"Im Stich gelassen": Glasner rechnet mit Klubführung ab
Oliver Glasner kündigte am Freitag seinen Abgang für den Sommer an und griff am Samstag die Verantwortlichen von Crystal Palace scharf an. "Ich habe das Empfinden, dass wir total allein gelassen werden", erklärte der erfolgreiche Extrainer von Eintracht Frankfurt gegenüber der BBC. Er sei normalerweise zurückhaltend gewesen, doch jetzt schweige er nicht mehr, "da ich diese Spieler schützen muss".
Was lag dahinter? Beim 1:2 (1:1) gegen den AFC Sunderland fehlte dem Österreicher der Kapitän Marc Guehi, weil ein Transfer zu Manchester City bevorsteht. Schon im Sommer hatten sie den Starspieler Eberechi Eze plötzlich an den FC Arsenal abgeben müssen. Der Verein steckt momentan in Schwierigkeiten: Kürzlich flog der Titelverteidiger im FA Cup gegen den Sechstligisten Macclesfield raus.
"Am ärgerlichsten ist, dass wir unseren Kapitän einen Tag vor einem Premier League Match verkaufen", wetterte Glasner, der das Gefühl hatte, dass dem Team in dieser Saison schon "zweimal das Herz aus dem Leib gerissen" wurde. "Keinem Spieler kann ich etwas vorwerfen. Wir haben nur 12 oder 13 Spieler aus dem Aufgebot verfügbar und spüren keine Unterstützung."
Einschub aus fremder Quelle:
--- design/flow/run.sh ---
#!/bin/bash
# OpenROAD 26Q1-2900-gdf79404cd8, Yosys 0.63+post, stock flow scripts
make -C /OpenROAD-flow-scripts/flow DESIGN_CONFIG=/design/flow/config.mk WORK_HOME=/design/flow/orfs finish
--- design/flow/config.mk ---
export PLATFORM = sky130hd
export DESIGN_NAME = pc
export DESIGN_NICKNAME = pc
export VERILOG_FILES = /design/flow/design.v
export SDC_FILE = /design/flow/constraint.sdc
export NUM_CORES = 4
export LEC_CHECK = 1
export CORE_AREA = 10 10 100 100
export DIE_AREA = 0 0 110 110
--- design/flow/constraint.sdc ---
current_design pc

set clk_period 1.0
set clk_io_pct 0.2

create_clock -name clk0 -period $clk_period [get_ports {clk}]

set non_clock_inputs [all_inputs -no_clocks]
set_input_delay [expr $clk_period * $clk_io_pct] -clock clk0 $non_clock_inputs
set_output_delay [expr $clk_period * $clk_io_pct] -clock clk0 [all_outputs]
--- design/flow/design.v ---
module pc (
    input clk,
    input rst_n,
    input [31:0] pc_in,
    output reg [31:0] pc_out
);
    always @(posedge clk or negedge rst_n) begin 
        if (rst_n == 1'b0) begin
            pc_out <= 32'b0;
        end else begin
            pc_out <= pc_in;
        end
    end
endmodule
module inc_pc (
    input  [31:0] pc_in,
    output [31:0] pc_out 
);
    assign pc_out = 4 + pc_in;
endmodule
==> metrics.sh <==
OUTCOME='finished, violations left'
VIOLATIONS_IN_THE_FINAL_REPORTS='hold timing'
AREA_GROWTH_PCT=91.1
COMB_POWER_SHARE=0.081
TIMING.CRITICAL_PATH.ARRIVAL_NS=0.76
CTSLONGESTPATHBUFFERS=2
POWER.DENSITY_CELL_AREA_nW_PER_UM2=1730
TRITONCTS='built'
VIA_PER_INST=2.67
CPPEAKSTAGEDELAY_NS=0.36
SLEW_VIOLATIONS=0
SYNTH-SEQ-AREA-SHARE=1.00
CTS.REPAIR_TIMING.SETUP_BUFFER_COUNT=0
P_SEQ_FRAC=0.518
FINAL_ANTENNA_NET_COUNT=0
I_O_PIN_COUNT=66
FILLCELLCOUNT=849
SYNTHESIS.AREA_UM2=801
WORST_IR_DROP_VDD_V=0.000447
SYNTH-CELLS-YOSYS=32
REMAINING_DRC_ERRORS=0
GRT_SETUP_UNREPAIRED='true'
WORST_SETUP_PATH_END_KIND='primary output'
SYNTH.FF_LATCH_COUNT=32
CTS-BUFFERS-INSERTED=5
SYNTHESIS.YOSYS.WARNINGS=1
TIMING.CRITICAL_PATH.FANOUT_MAX=1
DR.FIRST_ITER.DRC_COUNT=7
GRT_ANTENNA_BEFORE_REPAIR=1
ROUTE.DETAILED.WL_PER_INST_UM=12.8
POWER.CLOCK.FRACTION=0.401
GRT_FIRST_PASS_WIRELENGTH_UM=3650
CP_TOP_FAMILY='flip-flops'
LARGEST_REGISTER_FF_COUNT=32
MAXCAPVIOLATIONS=0
MIN-DELAY-PATH-CLASS='in2async'
START_KIND='register'
DIE_AREA_UM2=12100
SYN_AREA_PER_CELL_UM2=25.0
SYNTH.YOSYS.CHIP_AREA_UM2=801
CRITICAL_PATH_REQUIRED_NS=0.80
FINAL_NON_FILLER_CELL_AREA_UM2=1530
FINALSETUPVIOLCOUNT=0
TIMING.FINAL.CRIT_SHARE=0.962
MOSTFREQUENTLAYOUTCELLS='33 x buf_2, 32 x clkdlybuf4s50_1, 32 x dfrtp_1'
CTS.HTREE.LEVELS=2
FP-ROW-COUNT=32
CLKTRANSATPATHREGS_NS=0.07
INTERNAL_CELL_POWER_W=0.00213
MAX_SLEW.WORST_PIN.SLEW_NS=0.184
CRIT_TYPE='reg2out'
GRT_START_MAX_NET_PINS=33
SYNTH_CELLS=32
FINALHOLDVIOLATIONS=32
DIE_W_UM=110
PATH_CELLS='buf_2'
BIGGESTREGSBYFLOPS='pc_out x32'
CTS_ROOT_BUF='clkbuf_8'
NUM_VIAS=553
GP_CONGESTION=0.703
P_SWITCHING_W=0.000519
LARGEST_REGISTER='pc_out'
LAYOUT-DRIVE-GT1-SHARE=0.390
TIMING.CRITICAL_PATH.SLOWEST_STAGE_CELL='dfrtp_1'
WARNINGS=28
POWER.SHARE.SWITCHING=0.196
DR.PASS1.ITERS=2
BUFFER_PORTS.INSERTED=65
SLEW_HEADROOM=0.877
LAYOUT_TOP_CELL_EXCL_FILL_TAP='buf_2'
LEAKAGE_nW=0.688
CRIT_BUF_INV=1
INITCOREUTIL=0.103
GRT.OVERFLOW.TOTAL=0
FP.COREAREA_UM2=7810
DIE_HEIGHT_UM=110
FINALCOREUTILIZATION=0.196
DIODES=0
GRT_USAGE=0.0401
CTS.SINK_COUNT=32
MAX_FREQ_MHz=1040
MULTI_INPUT_COMB_CELLS=0
NUMBER_OF_LIBRARY_CELL_TYPES_MAPPED_BY_SYNTHESIS=1
PLACE_AREA_UM2=1590
ROUTED_WL_UM=2660
MINIMUM_HOLD_SLACK_NS=-0.135
TIMING.FINAL.CRIT_PERIOD_NS=0.962
FIRST_GLOBAL_VIAS=593
LOGIC_AREA_UM2=0
==> logic make-up (layout without fill, tap and decap cells) <==
family   Yosys count  after routing  share of synthesized area
flops             32             32                       1.00
buf+inv            0             73                          0
==> layout make-up <==
class / count / area [µm²] / share of cell area
sequential: 32 / 801 / 0.523
tap: 102 / 128 / 0.0834
timing repair buffer: 66 / 505 / 0.330
clock buffer: 7 / 96.3 / 0.0630
==> final timing paths <==
kind / cells after the start / from / slack, ns / to
max: 1 / pc_out[11]$_DFF_PN0_ / 0.04 / pc_out[11]
min: 2 / rst_n / -0.13 / pc_out[30]$_DFF_PN0_
max in group asynchronous: 2 / rst_n / 0.95 / pc_out[16]$_DFF_PN0_
min in group clk0: 1 / pc_in[21] / 0.36 / pc_out[21]$_DFF_PN0_
==> synth_stat cells <==
cell     number  share of area
dfrtp_1      32            1.0
==> stage by stage <==
step                setup TNS, ns  total power (W)  setup slack (ns)  std cells
floorplan                       0          0.00138             0.488         32
global route            -0.000978          0.00279         -0.000978        207
finish                          0          0.00265            0.0381        207
CTS                             0          0.00273            0.0160        207
global placement          -0.0308          0.00169           -0.0209        200
detailed placement        -0.0215          0.00169           -0.0179        200
==> layer usage <==
layer | global-route usage | share of wire | vias to the layer above | wire (µm)
li1 | - | - | 240 | -
met1 | 0.0448 | 0.35 | 270 | 918
met2 | 0.0652 | 0.49 | 35 | 1310
met3 | 0.0217 | 0.13 | 6 | 344
met4 | 0.0112 | 0.026 | 2 | 69
met5 | 0 | 0.0041 | - | 11
==> power by group through the flow <==
stage         clock network, W  logic (W)  registers [W]
finish                 0.00106   0.000215        0.00137
global route           0.00118   0.000237        0.00138
CTS                    0.00114   0.000226        0.00137
==> timing repair <==
item | in CTS | in global routing
hold endpoints to repair | 32 | 32
endpoints found under the setup margin | 32 | 1
resized | 99 | 0
Power figures rest on the tool's default switching activity, not on a simulated workload.
### design/flow/run.sh
#!/bin/bash
# OpenROAD 26Q1-2900-gdf79404cd8, Yosys 0.63+post, stock flow scripts
make -C /OpenROAD-flow-scripts/flow DESIGN_CONFIG=/design/flow/config.mk WORK_HOME=/design/flow/orfs finish
### design/flow/constraint.sdc
current_design SOC

set clk_period 3.7
set clk_io_pct 0.2

create_clock -name clk0 -period $clk_period [get_ports {CLK}]

set non_clock_inputs [all_inputs -no_clocks]
set_input_delay [expr $clk_period * $clk_io_pct] -clock clk0 $non_clock_inputs
set_output_delay [expr $clk_period * $clk_io_pct] -clock clk0 [all_outputs]
### design/flow/design.v
module Clockworks #(
    parameter SLOW = 0
)(
    input CLK,
    input RESET,
    output clk,
    output resetn
);
    reg [SLOW:0] slowdown = 0;
    always @(posedge CLK) begin
        slowdown = slowdown + 1;
    end
    assign clk = slowdown[SLOW];
    assign resetn = !RESET;
endmodule
module SOC (
       input  CLK,        
       input  RESET,      
       output [4:0] LEDS, 
       input  RXD,        
       output TXD         
   );
   wire clk;
   wire resetn;
   reg [31:0] MEM [0:255]; 
   reg [31:0] PC;        
   reg [31:0] instr;     
   reg [31:0] RegisterBank [31:0];
   reg [31:0] rs1;
   reg [31:0] rs2;
   wire [31:0] writeBackData;
   wire writeBackEn;
   initial begin
      PC = 0;
      instr = 32'b0000000_00000_00000_000_00000_0110011;
      MEM[0] = 32'b0000000_00000_00000_000_00001_0110011;
      MEM[1] = 32'b000000000001_00001_000_00001_0010011;
      MEM[2] = 32'b000000000001_00001_000_00001_0010011;
      MEM[3] = 32'b000000000001_00001_000_00001_0010011;
      MEM[4] = 32'b000000000001_00001_000_00001_0010011;
      MEM[5] = 32'b000000000000_00001_010_00010_0000011;
      MEM[6] = 32'b000000_00010_00001_010_00000_0100011;
      MEM[7] = 32'b000000000001_00000_000_00000_1110011;
   end
   wire isALUreg  =  (instr[6:0] == 7'b0110011);
   wire isALUimm  =  (instr[6:0] == 7'b0010011);
   wire isBranch  =  (instr[6:0] == 7'b1100011);
   wire isJALR    =  (instr[6:0] == 7'b1100111); 
   wire isJAL     =  (instr[6:0] == 7'b1101111);
   wire isAUIPC   =  (instr[6:0] == 7'b0010111);
   wire isLUI     =  (instr[6:0] == 7'b0110111);
   wire isLoad    =  (instr[6:0] == 7'b0000011);
   wire isStore   =  (instr[6:0] == 7'b0100011);
   wire isSYSTEM  =  (instr[6:0] == 7'b1110011);
   wire [4:0] rs1Id  = instr[19:15];
   wire [4:0] rs2Id  = instr[24:20];
   wire [4:0] rdId   = instr[11:7];
   wire [2:0] funct3 = instr[14:12];
   wire [5:0] funct7 = instr[31:25];
   wire [31:0] Uimm={    instr[31],   instr[30:12], {12{1'b0}}};
   wire [31:0] Iimm={{21{instr[31]}}, instr[30:20]};
   wire [31:0] Simm={{21{instr[31]}}, instr[30:25],instr[11:7]};
   wire [31:0] Bimm={{20{instr[31]}}, instr[7],instr[30:25],instr[11:8],1'b0};
   wire [31:0] Jimm={{12{instr[31]}}, instr[19:12],instr[20],instr[30:21],1'b0};
   localparam FETCH_INSTR = 0;
   localparam FETCH_REGS  = 1;
   localparam EXECUTE     = 2;
   reg [1:0] state = FETCH_INSTR;
   wire [31:0] aluIn1 = rs1;
   wire [31:0] aluIn2 = isALUreg ? rs1 : Iimm;
   reg  [31:0] aluOut;
   wire [4:0] shamt = isALUreg ? rs2[4:0] : instr[24:20];  
   always @(posedge clk) begin
      if(!resetn) begin
	 PC    <= 0;
	 state <= FETCH_INSTR;
	 instr <= 32'b0000000_00000_00000_000_00000_0110011;  
      end else begin
	 if(writeBackEn && rdId != 0) begin
	    RegisterBank[rdId] <= writeBackData;
	 end
	 case(state)
	   FETCH_INSTR: begin
	      instr <= MEM[PC];
	      state <= FETCH_REGS;
	   end
	   FETCH_REGS: begin
	      rs1 <= RegisterBank[rs1Id];
	      rs2 <= RegisterBank[rs2Id];
	      state <= EXECUTE;
	   end
	   EXECUTE: begin
	      if(!isSYSTEM) begin
		 PC <= PC + 1;
	      end
	      state <= FETCH_INSTR;	      
	   end
	 endcase
      end 
   end 
   assign writeBackData = 0;
   assign writeBackEn = 0;
   assign LEDS = isSYSTEM ? 31 : (1 << state);
  Clockworks #(
     .SLOW(19)
   )CW(
      .CLK(CLK),
      .RESET(RESET),
      .clk(clk),
      .resetn(resetn)
   );
   assign TXD  = 1'b0;  
endmodule
### design/flow/config.mk
export PLATFORM = sky130hd
export DESIGN_NAME = SOC
export DESIGN_NICKNAME = SOC
export VERILOG_FILES = /design/flow/design.v
export SDC_FILE = /design/flow/constraint.sdc
export NUM_CORES = 4
export LEC_CHECK = 1
export CORE_AREA = 10 10 110 110
export DIE_AREA = 0 0 120 120
export SYNTH_MEMORY_MAX_BITS = 65536
==> impl_metrics.py <==
# Synthesis and PnR figures
metrics = {
    "sta": {
        "finalWorstSetupSlack_ns": 2.12,
        "finalHoldViolCount": 0,
        "finalClockPeriodUsage_pct": 42.6,
        "setup-violations-final": 0,
        "maxSlewViolCount": 0,
        "fmax_mhz": 634,
        "rsz0062_at_grt": "no",
        "setup-tns-final_ns": 0,
        "unclocked_regs": 8,
        "fin_crit_ns": 1.58,
        "untimed_endpoints": 13,
        "finalClockSkew_ns": 0.0121,
    },
    "logic_synthesis": {
        "yosysMostFrequentCell": "dfxtp_1",
        "area_leaders": "dfxtp_1, ha_1, xnor2_1",
        "edf_count": 0,
        "yosys_most_used_dff": "dfxtp_1",
        "synth_cells": 122,
        "ys_ff": 28,
        "top_cells_by_count": "dfxtp_1, nand2_1, xnor2_1",
        "synth.distinct_cells": 23,
        "async_flop_share_pct": 0,
        "top_cell_area_share_pct": 46.9,
        "largest_area_cell": "dfxtp_1",
        "ys_area_sq_um": 1190,
        "yosys_cells": 122,
        "yosys_warnings": 2,
        "synth_seq_share_pct": 46.9,
        "synth_area_sq_um": 1190,
        "synth_area_per_cell_sq_um": 9.79,
    },
    "worst_setup_path": {
        "crit_path_top_delay_cell": "or4_4",
        "slowest_delay_ns": 0.51,
        "cp_cell_sequence": "ha_1 -> nand3_1 -> or4_4 -> nor2_2 -> xor2_1",
        "cp.arrival_ns": 1.77,
        "crit_path_max_fanout": 4,
        "cpLargestDelayFamily": "simple AND/OR/NAND/NOR gates",
        "crit_type": "register to register",
        "cp_num_buf_inv": 0,
        "cp-end-kind": "register",
        "cp-start-kind": "register",
        "critPathRequiredTime_ns": 3.89,
    },
    "drt": {
        "vias_per_cell": 2.79,
        "avgRoutedWirePerCell_microns": 6.20,
        "vias": 735,
        "num_antenna_cells": 0,
        "drc_errors": 0,
        "postRouteWirelength_mm": 1.63,
        "first_pass_iters": 3,
        "drt.antenna.violating_nets": 0,
        "initialDrtViolationCount": 47,
    },
    "power_and_ir_drop": {
        "ir_drop_uv": 293,
        "p_sw_uw": 70.6,
        "internal_power_uw": 361,
        "pwr-share-seq_pct": 49.9,
        "power_leakage_nw": 0.549,
        "switching_share_pct": 16.4,
        "finalPower_uw": 431,
        "cellPowerDensity_nw_per_um2": 292,
        "clkPwrFrac_pct": 49.5,
        "combPwrFrac_pct": 0.6,
    },
    "place": {
        "place_worst_setup_slack_ns": 2.14,
        "dp_hpwl_mm": 1.25,
        "place_inst": 259,
        "gp_congestion": 0.734,
        "io_buffers": 6,
    },
    "global_routing": {
        "overflow": 0,
        "grt_pass1_vias": 724,
        "grt_max_degree": 13,
        "grt_pass1_wl_mm": 3.17,
        "grt.total_usage_pct": 2.51,
        "antenna_found_initial": 0,
    },
    "finish": {
        "final_util_pct": 15.1,
        "final_cells": 263,
        "drive_gt1_share_pct": 8.46,
        "fill_cells": 1100,
        "mi_logic_area_sq_um": 597,
        "ff_latch_area_sq_um": 561,
        "synthToLayoutAreaGrowth_pct": 23.7,
    },
    "cts": {
        "cts_tree": "yes",
        "clk_path_buf_depth": 2,
        "clk_pin_slew_ns": 0.08,
        "numCtsBuffers": 3,
        "post-cts-setup-buffers": 0,
        "insertion_delay_ns": 0.26,
        "htree_num_levels": 1,
        "cts_resized": 0,
        "clock-root-buffer": "clkbuf_8",
        "postCtsHoldBufs": 0,
    },
    "floorplanning": {
        "fp_util_pct": 12.2,
        "die_y_microns": 120,
        "coreArea_sq_um": 9770,
        "dieArea_sq_um": 14400,
        "rows": 36,
        "die_x_microns": 120,
        "ios": 9,
    },
    "run_status": {
        "outcome": "finished, final reports clean",
    },
    "run": {
        "warning_count": 31,
        "drv_cap": 0,
    },
    "min_path": {
        "hold_class": "register to register",
    },
}
state kept, by name, indices dropped and copies added, names as in the netlist:
signal and count:
CW.slowdown 20, PC 3, instr 3, state 2
per-stage QoR:
stage / cell area [sq um] / hold WS, ns
floorplan: 1190 / 0.379
global placement: 1410 / 0.389
detailed placement: 1410 / 0.397
CTS: 1480 / 0.411
global route: 1480 / 0.437
finish: 1480 / 0.413
final timing paths:
path                  start         endpoint  slack [ns]  cells after the start
min reg2reg  CW.slowdown[0]   CW.slowdown[0]        0.41                      1
max reg2reg  CW.slowdown[0]  CW.slowdown[16]        2.12                      5
min          CW.slowdown[0]   CW.slowdown[0]        0.41                      1
max          CW.slowdown[0]  CW.slowdown[16]        2.12                      5
cell type report:
type / count / share of cell area, %
clock buffers: 3 / 2.79
clock inverters: 1 / 2.03
inverters: 6 / 1.52
multi-input cells: 86 / 40.4
flip-flops and latches: 28 / 37.9
well taps: 133 / 11.3
repair buffers: 6 / 4.06
per-layer routing:
| metal | vias up | share of wire [%] | track usage, % |
|---|---|---|---|
| li1 | 408 | - | - |
| met1 | 315 | 56 | 3.58 |
| met2 | 10 | 37 | 3.61 |
| met3 | 2 | 6.3 | 1.00 |
| met4 | 0 | 0.61 | 0.226 |
| met5 | - | 0 | 0 |
cell families after synthesis:
kind of cell             Yosys count  synth area share, %
multiplexers                       3                 2.51
XOR/XNOR                          19                 13.9
other                              1                0.314
AND-OR/OR-AND                      5                 2.09
buffers and inverters              8                 3.14
adder cells (fa/ha/maj)            9                 9.42
flip-flops                        28                 46.9
AND/OR/NAND/NOR                   49                 21.7
cell usage in the layout (no fill, tap or decap), types with 4 or more instances in the layout:
| master | Yosys | final |
|---|---|---|
| dfxtp_1 | 28 | 28 |
| xnor2_1 | 12 | 12 |
| nand2_1 | 12 | 12 |
| nor2_1 | 9 | 9 |
| ha_1 | 9 | 9 |
| nand3_1 | 8 | 8 |
| xor2_1 | 7 | 7 |
| inv_1 | 6 | 6 |
| nand2b_1 | 6 | 6 |
| clkdlybuf4s50_1 | 0 | 6 |
| a21oi_1 | 4 | 4 |
power by group through the flow:
stage     Combinational (mW)  Sequential, mW  Clock (mW)
6_report             0.00274           0.215       0.214
4_1_cts              0.00287           0.215       0.219
5_1_grt              0.00310           0.215       0.231
No activity file was given, so power comes from the tool's default toggle rates.
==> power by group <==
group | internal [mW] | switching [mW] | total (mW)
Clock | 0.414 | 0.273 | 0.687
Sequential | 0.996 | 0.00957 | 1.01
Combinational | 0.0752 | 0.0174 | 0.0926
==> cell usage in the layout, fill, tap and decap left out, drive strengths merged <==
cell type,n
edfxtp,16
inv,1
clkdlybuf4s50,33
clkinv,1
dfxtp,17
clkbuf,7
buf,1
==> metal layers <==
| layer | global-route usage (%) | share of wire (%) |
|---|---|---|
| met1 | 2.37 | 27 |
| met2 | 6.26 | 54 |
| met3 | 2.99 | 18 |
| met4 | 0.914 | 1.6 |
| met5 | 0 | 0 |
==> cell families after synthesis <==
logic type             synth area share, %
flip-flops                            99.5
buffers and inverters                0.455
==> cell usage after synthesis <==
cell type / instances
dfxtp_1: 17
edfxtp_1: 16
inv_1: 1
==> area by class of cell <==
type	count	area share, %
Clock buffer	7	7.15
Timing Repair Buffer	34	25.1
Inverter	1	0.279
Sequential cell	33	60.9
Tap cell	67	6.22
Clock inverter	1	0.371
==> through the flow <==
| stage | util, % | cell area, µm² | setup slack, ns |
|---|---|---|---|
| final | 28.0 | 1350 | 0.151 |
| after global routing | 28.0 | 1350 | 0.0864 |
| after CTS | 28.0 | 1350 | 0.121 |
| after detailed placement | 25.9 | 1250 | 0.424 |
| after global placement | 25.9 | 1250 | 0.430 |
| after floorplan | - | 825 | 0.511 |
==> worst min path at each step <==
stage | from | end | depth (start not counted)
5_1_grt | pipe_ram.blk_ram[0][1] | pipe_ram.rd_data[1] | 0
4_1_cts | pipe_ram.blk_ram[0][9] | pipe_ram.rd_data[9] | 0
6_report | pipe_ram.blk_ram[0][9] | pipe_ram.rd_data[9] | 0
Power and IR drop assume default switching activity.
module CLA_16(
	input [15:0] 		a, b,
	input 					c_in,
	output [15:0] 	s,
	output 					P, G,
	output					c_out
);
	wire g0, p0, g1, p1, g2, p2, g3, p3;
	wire c0, c1, c2, c3, c4;
	CLA_4 CLA_4_u0(.a(a[3:0]), .b(b[3:0]), .c_in(c0), .s(s[3:0]), .P(p0), .G(g0), .c_out());
	CLA_4 CLA_4_u1(.a(a[7:4]), .b(b[7:4]), .c_in(c1), .s(s[7:4]), .P(p1), .G(g1), .c_out());
	CLA_4 CLA_4_u2(.a(a[11:8]), .b(b[11:8]), .c_in(c2), .s(s[11:8]), .P(p2), .G(g2), .c_out());
	CLA_4 CLA_4_u3(.a(a[15:12]), .b(b[15:12]), .c_in(c3), .s(s[15:12]), .P(p3), .G(g3), .c_out());
	assign c0 = c_in;
	assign c_out = c4;
	assign c1 = g0 | p0 & c0;
	assign c2 = g1 | p1 & g0 | p1 & p0 & c0;
	assign c3 = g2 | p2 & g1 | p2 & p1 & g0 | p2 & p1 & p0 & c0;
	assign c4 = g3 | p3 & g2 | p3 & p2 & g1 | p3 & p2 & p1 & g0 | p3 & p2 & p1 & p0 & c0;
	assign P = p3 & p2 & p1 & p0;
	assign G = g3 | p3 & g2 | p3 & p2 & g1 | p3 & p2 & p1 & g0; 
endmodule
module CLA_32(
	input [31:0] 		a, b,
	input 					c_in,
	output [31:0] 	s,
	output					c_out
);
	wire g0, p0, g1, p1;
	wire c0, c1, c2;
	CLA_16 CLA_16_u0(.a(a[15:0]), .b(b[15:0]), .c_in(c0), .s(s[15:0]), .P(p0), .G(g0), .c_out());
	CLA_16 CLA_16_u1(.a(a[31:16]), .b(b[31:16]), .c_in(c1), .s(s[31:16]), .P(p1), .G(g1), .c_out());
	assign c0 = c_in;
	assign c_out = c2;
	assign c1 = g0 | p0 & c0;
	assign c2 = g1 | p1 & g0 | p1 & p0 & c0;
endmodule
module CLA_4(
	input [3:0] 	a, b,
	input 				c_in,
	output [3:0] 	s,
	output 				P, G,
	output				c_out
);
	wire g0, p0, g1, p1, g2, p2, g3, p3;
	wire c0, c1, c2, c3, c4;
	CLA_1 CLA_1_u0(.a(a[0]), .b(b[0]), .c_in(c0), .s(s[0]), .p(p0), .g(g0) );
	CLA_1 CLA_1_u1(.a(a[1]), .b(b[1]), .c_in(c1), .s(s[1]), .p(p1), .g(g1) );
	CLA_1 CLA_1_u2(.a(a[2]), .b(b[2]), .c_in(c2), .s(s[2]), .p(p2), .g(g2) );
	CLA_1 CLA_1_u3(.a(a[3]), .b(b[3]), .c_in(c3), .s(s[3]), .p(p3), .g(g3) );
	assign c0 = c_in;
	assign c_out = c4;
	assign c1 = g0 | p0 & c0;
	assign c2 = g1 | p1 & g0 | p1 & p0 & c0;
	assign c3 = g2 | p2 & g1 | p2 & p1 & g0 | p2 & p1 & p0 & c0;
	assign c4 = g3 | p3 & g2 | p3 & p2 & g1 | p3 & p2 & p1 & g0 | p3 & p2 & p1 & p0 & c0;
	assign P = p3 & p2 & p1 & p0;
	assign G = g3 | p3 & g2 | p3 & p2 & g1 | p3 & p2 & p1 & g0; 
endmodule
File: /design/flow/run.sh
#!/bin/bash
# OpenROAD 26Q1-2900-gdf79404cd8, Yosys 0.63+post, stock flow scripts
make -C /OpenROAD-flow-scripts/flow DESIGN_CONFIG=/design/flow/config.mk WORK_HOME=/design/flow/orfs finish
Der Österreicher, der mit Frankfurt 2022 die Europa League holte, ließ seinen Ärger raus. "Ich blicke auf die Ersatzbank und kann nichts unternehmen, weil da nur Jugendliche sitzen", klagte er. Er hatte zuvor mit der Truppe "die erste komplette Trainingswoche seit September" absolviert, "und dann geben wir unseren Kapitän einen Tag vor dem Spiel ab. Das verstehe ich einfach nicht."
Einen vorzeitigen Ausstieg lehnt Glasner ab. "Nein, auf keinen Fall, das würde ich nie machen. Ich bleibe bis zum Ende bei diesem Team", versicherte er. BBC Experten rechnen trotzdem mit Konsequenzen von Seiten der Vereinsleitung. "Ich wäre baff, wenn er den Montagmorgen erlebt, ganz zu schweigen vom Saisonende", meinte der Exirland Torhüter Shay Given.